One part of the entries below is wanted: the lines from the one containing "and+or+nand+nor,19,19,0.214" through the one containing "## area by class of cell". Write those out exactly and nothing else.

·····

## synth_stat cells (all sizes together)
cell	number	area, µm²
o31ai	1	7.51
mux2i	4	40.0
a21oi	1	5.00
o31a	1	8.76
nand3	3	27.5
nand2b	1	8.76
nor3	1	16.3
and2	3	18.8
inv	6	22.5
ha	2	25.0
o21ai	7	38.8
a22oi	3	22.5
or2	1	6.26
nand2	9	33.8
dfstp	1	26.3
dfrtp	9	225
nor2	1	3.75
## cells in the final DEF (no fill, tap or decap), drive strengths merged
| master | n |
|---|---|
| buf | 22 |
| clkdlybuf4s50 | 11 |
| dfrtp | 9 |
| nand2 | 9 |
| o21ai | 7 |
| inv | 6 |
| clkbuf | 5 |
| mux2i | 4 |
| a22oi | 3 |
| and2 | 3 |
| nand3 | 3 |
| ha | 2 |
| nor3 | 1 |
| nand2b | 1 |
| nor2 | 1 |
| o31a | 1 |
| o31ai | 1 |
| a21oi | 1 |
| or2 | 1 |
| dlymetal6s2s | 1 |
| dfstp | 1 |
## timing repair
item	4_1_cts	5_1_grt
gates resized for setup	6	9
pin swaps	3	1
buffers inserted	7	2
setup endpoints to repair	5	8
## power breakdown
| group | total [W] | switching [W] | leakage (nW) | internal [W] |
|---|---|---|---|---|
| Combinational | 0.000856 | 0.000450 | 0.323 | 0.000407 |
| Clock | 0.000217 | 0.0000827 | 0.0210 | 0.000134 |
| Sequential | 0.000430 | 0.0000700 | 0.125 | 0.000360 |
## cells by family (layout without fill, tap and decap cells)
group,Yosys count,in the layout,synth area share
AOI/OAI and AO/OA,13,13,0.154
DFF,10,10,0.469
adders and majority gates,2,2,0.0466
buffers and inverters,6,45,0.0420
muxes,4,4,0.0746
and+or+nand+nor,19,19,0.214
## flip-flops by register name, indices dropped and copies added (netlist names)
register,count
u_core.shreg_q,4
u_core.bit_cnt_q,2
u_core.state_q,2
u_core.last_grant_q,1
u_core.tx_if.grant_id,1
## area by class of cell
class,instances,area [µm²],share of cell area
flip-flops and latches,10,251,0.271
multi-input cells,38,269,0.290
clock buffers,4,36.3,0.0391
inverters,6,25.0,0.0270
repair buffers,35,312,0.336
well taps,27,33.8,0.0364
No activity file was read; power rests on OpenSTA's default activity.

·····

* _Result for this task_
and+or+nand+nor,19,19,0.214
## flip-flops by register name, indices dropped and copies added (netlist names)
register,count
u_core.shreg_q,4
u_core.bit_cnt_q,2
u_core.state_q,2
u_core.last_grant_q,1
u_core.tx_if.grant_id,1
## area by class of cell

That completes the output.